[[ Data for the task, beginning ]]

$ cat src/rtl/dmi_timeout_ctr.sv
// Response timeout counter: cleared by clr_i, counts while en_i.
// Ports: clk, reset, clr_i, en_i, expire_o (high while count is TIMEOUT_CYCLES-1).
module dmi_timeout_ctr
    import dmi_pkg::*;
#(
    parameter int TIMEOUT_CYCLES = 256
) (
    input  logic clk,
    input  logic reset,
    input  logic clr_i,
    input  logic en_i,
    output logic expire_o
);

    localparam int CW = (TIMEOUT_CYCLES > 2) ? $clog2(TIMEOUT_CYCLES) : 1;
    localparam logic [CW-1:0] LAST = CW'(TIMEOUT_CYCLES - 1);

    logic [CW-1:0] cnt_q;
    logic [CW-1:0] cnt_d;

    assign expire_o = en_i && (cnt_q == LAST);

    always_comb begin
        cnt_d = cnt_q;
        if (clr_i) begin
            cnt_d = '0;
        end else if (en_i && !expire_o) begin
            cnt_d = cnt_q + 1'b1;
        end
    end

    always_ff @(posedge clk) begin
        if (reset) begin
            cnt_q <= '0;
        end else begin
            cnt_q <= cnt_d;
        end
    end

endmodule

$ cat src/rtl/dmi_initiator.sv
// DMI master: takes host requests, issues them on the DMI request channel,
// returns the DMI response (or a timeout failure) to the host.
// Ports: host_req_* (host request), host_rsp_* (host response),
//        dmi_req_* / dmi_rsp_* (debug module side), timeout_o (abort pulse).
// Optional: define DMI_BUSY_RETRY_EN to re-issue requests answered busy.
module dmi_initiator
    import dmi_pkg::*;
#(
    parameter int ADDR_W         = DMI_ADDR_W,
    parameter int DATA_W         = DMI_DATA_W,
    parameter int TIMEOUT_CYCLES = 256,
    parameter int MAX_RETRIES    = 3
) (
    input  logic              clk,
    input  logic              reset,
    input  logic              host_req_valid_i,
    output logic              host_req_ready_o,
    input  logic [1:0]        host_req_op_i,
    input  logic [ADDR_W-1:0] host_req_addr_i,
    input  logic [DATA_W-1:0] host_req_data_i,
    output logic              host_rsp_valid_o,
    input  logic              host_rsp_ready_i,
    output logic [1:0]        host_rsp_op_o,
    output logic [DATA_W-1:0] host_rsp_data_o,
    output logic              dmi_req_valid_o,
    input  logic              dmi_req_ready_i,
    output logic [1:0]        dmi_req_op_o,
    output logic [ADDR_W-1:0] dmi_req_address_o,
    output logic [DATA_W-1:0] dmi_req_data_o,
    input  logic              dmi_rsp_valid_i,
    input  logic [1:0]        dmi_rsp_op_i,
    input  logic [DATA_W-1:0] dmi_rsp_data_i,
    output logic              timeout_o
);

    dmi_init_state_e   state_q;
    dmi_op_e           req_op_q;
    logic [ADDR_W-1:0] req_addr_q;
    logic [DATA_W-1:0] req_data_q;
    logic              req_valid_q;
    logic              host_ready_q;
    logic              rsp_valid_q;
    dmi_status_e       rsp_op_q;
    logic [DATA_W-1:0] rsp_data_q;
    logic              timeout_q;

    logic              in_flight;
    logic              handshake;
    logic              rsp_cap;
    dmi_status_e       rsp_status;
    logic [DATA_W-1:0] rsp_data_sel;
    logic              retry_now;
    logic              tmr_expire;

    assign in_flight  = (state_q == REQ) || (state_q == WAIT_RSP);
    assign handshake  = (state_q == REQ) && dmi_req_ready_i;
    // A response is only taken after (or with) the request handshake.
    assign rsp_cap    = dmi_rsp_valid_i && (handshake || state_q == WAIT_RSP);
    assign rsp_status = to_status(dmi_rsp_op_i);
    assign rsp_data_sel = (req_op_q == READ && rsp_status == SUCCESS)
                        ? dmi_rsp_data_i : '0;

`ifdef DMI_BUSY_RETRY_EN
    localparam int RW = (MAX_RETRIES > 1) ? $clog2(MAX_RETRIES + 1) : 1;
    logic [RW-1:0] retry_q;
    assign retry_now = rsp_cap && (rsp_status == BUSY)
                    && (int'(retry_q) < MAX_RETRIES);
`else
    // Busy is always handed to the host; the retry limit has no effect.
    assign retry_now = 1'b0 && (MAX_RETRIES != 0);
`endif

    dmi_timeout_ctr #(
        .TIMEOUT_CYCLES(TIMEOUT_CYCLES)
    ) u_tmr (
        .clk      (clk),
        .reset    (reset),
        .clr_i    (!in_flight || retry_now),
        .en_i     (in_flight),
        .expire_o (tmr_expire)
    );

    always_ff @(posedge clk) begin
        if (reset) begin
            state_q      <= IDLE;
            req_op_q     <= NOP;
            req_addr_q   <= '0;
            req_data_q   <= '0;
            req_valid_q  <= 1'b0;
            host_ready_q <= 1'b1;
            rsp_valid_q  <= 1'b0;
            rsp_op_q     <= SUCCESS;
            rsp_data_q   <= '0;
            timeout_q    <= 1'b0;
`ifdef DMI_BUSY_RETRY_EN
            retry_q      <= '0;
`endif
        end else begin
            timeout_q <= 1'b0;
            unique case (state_q)
                IDLE: begin
`ifdef DMI_BUSY_RETRY_EN
                    retry_q <= '0;
`endif
                    if (host_req_valid_i && host_ready_q) begin
                        host_ready_q <= 1'b0;
                        req_op_q     <= dmi_op_e'(host_req_op_i);
                        req_addr_q   <= host_req_addr_i;
                        req_data_q   <= host_req_data_i;
                        case (dmi_op_e'(host_req_op_i))
                            READ, WRITE: begin
                                state_q     <= REQ;
                                req_valid_q <= 1'b1;
                            end
                            NOP: begin
                                state_q     <= RESP;
                                rsp_valid_q <= 1'b1;
                                rsp_op_q    <= SUCCESS;
                                rsp_data_q  <= '0;
                            end
                            default: begin
                                state_q     <= RESP;
                                rsp_valid_q <= 1'b1;
                                rsp_op_q    <= FAILED;
                                rsp_data_q  <= '0;
                            end
                        endcase
                    end
                end
                REQ, WAIT_RSP: begin
                    if (handshake) begin
                        state_q     <= WAIT_RSP;
                        req_valid_q <= 1'b0;
                    end
                    // A response in the expiry cycle beats the timeout.
                    if (rsp_cap) begin
                        if (retry_now) begin
                            state_q     <= REQ;
                            req_valid_q <= 1'b1;
`ifdef DMI_BUSY_RETRY_EN
                            retry_q     <= retry_q + 1'b1;
`endif
                        end else begin
                            state_q     <= RESP;
                            req_valid_q <= 1'b0;
                            rsp_valid_q <= 1'b1;
                            rsp_op_q    <= rsp_status;
                            rsp_data_q  <= rsp_data_sel;
                        end
                    end else if (tmr_expire) begin
                        state_q     <= RESP;
                        timeout_q   <= 1'b1;
                        req_valid_q <= 1'b0;
                        rsp_valid_q <= 1'b1;
                        rsp_op_q    <= FAILED;
                        rsp_data_q  <= '0;
                    end
                end
                RESP: begin
                    if (host_rsp_ready_i) begin
                        state_q      <= IDLE;
                        rsp_valid_q  <= 1'b0;
                        host_ready_q <= 1'b1;
                    end
                end
            endcase
        end
    end

    assign host_req_ready_o  = host_ready_q;
    assign host_rsp_valid_o  = rsp_valid_q;
    assign host_rsp_op_o     = rsp_op_q;
    assign host_rsp_data_o   = rsp_data_q;
    assign dmi_req_valid_o   = req_valid_q;
    assign dmi_req_op_o      = req_op_q;
    assign dmi_req_address_o = req_addr_q;
    assign dmi_req_data_o    = req_data_q;
    assign timeout_o         = timeout_q;

endmodule
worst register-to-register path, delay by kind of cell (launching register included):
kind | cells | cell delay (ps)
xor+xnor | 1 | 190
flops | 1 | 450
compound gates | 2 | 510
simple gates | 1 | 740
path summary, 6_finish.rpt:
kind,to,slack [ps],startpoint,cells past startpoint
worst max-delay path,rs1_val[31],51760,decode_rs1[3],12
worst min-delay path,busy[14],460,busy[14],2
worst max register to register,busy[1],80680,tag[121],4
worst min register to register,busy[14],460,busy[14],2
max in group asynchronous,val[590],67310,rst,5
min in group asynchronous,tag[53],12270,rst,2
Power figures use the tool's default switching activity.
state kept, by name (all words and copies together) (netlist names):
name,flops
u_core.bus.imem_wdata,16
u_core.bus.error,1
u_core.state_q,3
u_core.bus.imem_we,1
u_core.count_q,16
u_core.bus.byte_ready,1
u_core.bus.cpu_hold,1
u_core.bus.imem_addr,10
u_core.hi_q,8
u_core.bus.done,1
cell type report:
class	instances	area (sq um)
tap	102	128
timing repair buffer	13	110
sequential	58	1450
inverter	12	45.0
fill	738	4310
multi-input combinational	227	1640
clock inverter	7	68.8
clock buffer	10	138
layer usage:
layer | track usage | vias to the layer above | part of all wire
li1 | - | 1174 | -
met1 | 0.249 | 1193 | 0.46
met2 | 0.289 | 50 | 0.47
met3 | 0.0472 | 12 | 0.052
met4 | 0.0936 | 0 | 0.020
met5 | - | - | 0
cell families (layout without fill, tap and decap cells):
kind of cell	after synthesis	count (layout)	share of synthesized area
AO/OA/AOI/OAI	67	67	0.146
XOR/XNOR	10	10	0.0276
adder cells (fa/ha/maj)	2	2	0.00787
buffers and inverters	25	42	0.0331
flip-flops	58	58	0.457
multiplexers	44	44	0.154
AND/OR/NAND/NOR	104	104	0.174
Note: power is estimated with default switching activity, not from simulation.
### src/rtl/regression_pkg.sv
// Shared types for the linear-regression control sequencer.
// State encoding is exported on the debug stage port.
package regression_pkg;

  typedef enum logic [2:0] {
    IDLE      = 3'd0,
    TRANSPOSE = 3'd1,
    MULTIPLY  = 3'd2,
    INVERT    = 3'd3,
    FINAL     = 3'd4,
    DONE      = 3'd5,
    ERROR     = 3'd6
  } state_t;

  localparam int TMR_W = 8;

  function automatic logic is_busy(input state_t s);
    return !(s inside {IDLE, DONE, ERROR});
  endfunction

endpackage

### src/rtl/regression_sequencer_stage_timer.sv
// Per-stage watchdog: counts busy cycles since the last state entry.
// Expired is asserted on the terminal-count cycle itself.
module stage_timer
  import regression_pkg::*;
#(
  parameter int TIMEOUT_CYCLES = 16
) (
  input  logic clk,
  input  logic rst,
  input  logic i_clear,
  input  logic i_enable,
  output logic o_expired
);

  localparam logic [TMR_W-1:0] TC = TMR_W'(TIMEOUT_CYCLES - 1);

  logic [TMR_W-1:0] r_count;

  always_ff @(posedge clk or posedge rst) begin
    if (rst) begin
      r_count <= '0;
    end else if (i_clear) begin
      r_count <= '0;
    end else if (i_enable && (r_count != TC)) begin
      r_count <= r_count + 1'b1;
    end
  end

  assign o_expired = i_enable && (r_count == TC);

endmodule
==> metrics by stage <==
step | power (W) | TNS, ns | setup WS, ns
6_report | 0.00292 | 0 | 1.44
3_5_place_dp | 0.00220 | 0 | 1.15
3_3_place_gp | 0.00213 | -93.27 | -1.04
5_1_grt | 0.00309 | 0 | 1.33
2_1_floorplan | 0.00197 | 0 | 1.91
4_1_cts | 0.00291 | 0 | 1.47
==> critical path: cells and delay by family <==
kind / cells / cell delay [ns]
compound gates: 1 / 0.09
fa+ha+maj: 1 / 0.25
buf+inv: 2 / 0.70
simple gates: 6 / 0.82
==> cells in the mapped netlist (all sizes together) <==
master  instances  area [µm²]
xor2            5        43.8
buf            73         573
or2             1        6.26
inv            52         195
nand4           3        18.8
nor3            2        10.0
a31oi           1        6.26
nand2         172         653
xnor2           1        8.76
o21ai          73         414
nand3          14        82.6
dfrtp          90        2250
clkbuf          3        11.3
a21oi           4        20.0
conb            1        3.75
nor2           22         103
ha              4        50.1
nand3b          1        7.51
[config.mk]
export PLATFORM = sky130hd
export DESIGN_NAME = ledwalk_sched
export DESIGN_NICKNAME = d
export VERILOG_FILES = /design/src/rtl/ledwalk_sched.sv
export SDC_FILE = /design/constraint.sdc
export NUM_CORES = 1
export LEC_CHECK = 0
export ABC_AREA = 1
export CAP_MARGIN = 20
export CORE_MARGIN = 8
export CORE_UTILIZATION = 39
export DETAILED_ROUTE_END_ITERATION = 7
export HOLD_SLACK_MARGIN = 0.15
export PLACE_DENSITY = 0.62
export SLEW_MARGIN = 30
export SYNTH_ARGS = -nofsm -noshare
export SYNTH_HDL_FRONTEND = slang
export SYNTH_SLANG_ARGS = --single-unit
[constraint.sdc]
create_clock -name i_clk -period 2.9 [get_ports i_clk]
set_input_delay 0.87 -clock i_clk [delete_from_list [all_inputs] [get_ports i_clk]]
set_output_delay 0.87 -clock i_clk [all_outputs]
set_load 0.02 [all_outputs]
[config.mk]
export PLATFORM = sky130hd
export DESIGN_NAME = fp_mul_scheduler
export DESIGN_NICKNAME = d
export VERILOG_FILES = /design/src/rtl/fp_pkg.sv /design/src/rtl/fp_mul_scheduler_fp_multiplier.sv /design/src/rtl/fp_mul_scheduler.sv
export SDC_FILE = /design/constraint.sdc
export NUM_CORES = 2
export LEC_CHECK = 0
export ABC_CLOCK_PERIOD_IN_PS = 32299
export BUFFER_PORTS_ARGS = -buffer_cell sky130_fd_sc_hd__buf_2
export CORE_ASPECT_RATIO = 1.5
export CORE_MARGIN = 2
export CORE_UTILIZATION = 60
export DETAILED_ROUTE_END_ITERATION = 16
export PLACE_DENSITY_LB_ADDON = 0.08
export SKIP_CTS_REPAIR_TIMING = 1
export SLEW_MARGIN = 20
export SYNTH_ARGS = -nofsm -noshare
export SYNTH_HDL_FRONTEND = slang
export SYNTH_SLANG_ARGS = --single-unit
[constraint.sdc]
create_clock -name clk -period 32.3 [get_ports clk]
set_input_delay 1.615 -clock clk [delete_from_list [all_inputs] [get_ports clk]]
set_output_delay 1.615 -clock clk [all_outputs]
set_load 0.005 [all_outputs]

[[ Data for the task, end ]]

**Activity**. Return the lines of the listing where the string "worst" appears.

**Answer below**.
worst register-to-register path, delay by kind of cell (launching register included):
worst max-delay path,rs1_val[31],51760,decode_rs1[3],12
worst min-delay path,busy[14],460,busy[14],2
worst max register to register,busy[1],80680,tag[121],4
worst min register to register,busy[14],460,busy[14],2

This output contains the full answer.